Exercise instructions:
From the data that follows, print exactly the lines starting at the one containing "buffer: 17 / 114 / 4.79" and ending at the one containing "inverter: 7 / 26.3 / 1.11"; include both of them and nothing more.
(Beginning of Provided data)
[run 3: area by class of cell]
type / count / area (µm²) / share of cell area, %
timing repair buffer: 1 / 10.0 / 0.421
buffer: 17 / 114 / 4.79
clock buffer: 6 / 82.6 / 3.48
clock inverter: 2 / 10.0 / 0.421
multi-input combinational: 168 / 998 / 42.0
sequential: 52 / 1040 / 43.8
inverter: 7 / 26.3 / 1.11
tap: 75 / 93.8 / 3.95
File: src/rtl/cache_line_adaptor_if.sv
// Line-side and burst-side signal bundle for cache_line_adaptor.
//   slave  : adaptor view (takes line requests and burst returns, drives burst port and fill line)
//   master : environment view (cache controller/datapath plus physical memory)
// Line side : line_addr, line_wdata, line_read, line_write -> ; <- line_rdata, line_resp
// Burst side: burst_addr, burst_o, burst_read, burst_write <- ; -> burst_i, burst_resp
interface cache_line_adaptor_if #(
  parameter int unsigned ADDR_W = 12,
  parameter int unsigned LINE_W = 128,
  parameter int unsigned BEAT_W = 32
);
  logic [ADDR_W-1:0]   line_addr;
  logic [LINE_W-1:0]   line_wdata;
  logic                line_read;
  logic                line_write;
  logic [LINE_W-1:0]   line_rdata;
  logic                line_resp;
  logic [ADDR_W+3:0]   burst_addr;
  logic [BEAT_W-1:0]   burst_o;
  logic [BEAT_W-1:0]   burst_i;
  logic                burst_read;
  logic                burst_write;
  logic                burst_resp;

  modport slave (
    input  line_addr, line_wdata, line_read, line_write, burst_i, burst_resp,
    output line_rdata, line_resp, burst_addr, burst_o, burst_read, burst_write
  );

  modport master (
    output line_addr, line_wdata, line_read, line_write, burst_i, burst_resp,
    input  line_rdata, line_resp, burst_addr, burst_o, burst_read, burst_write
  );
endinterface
(End of Provided data)
Expected output:
buffer: 17 / 114 / 4.79
clock buffer: 6 / 82.6 / 3.48
clock inverter: 2 / 10.0 / 0.421
multi-input combinational: 168 / 998 / 42.0
sequential: 52 / 1040 / 43.8
inverter: 7 / 26.3 / 1.11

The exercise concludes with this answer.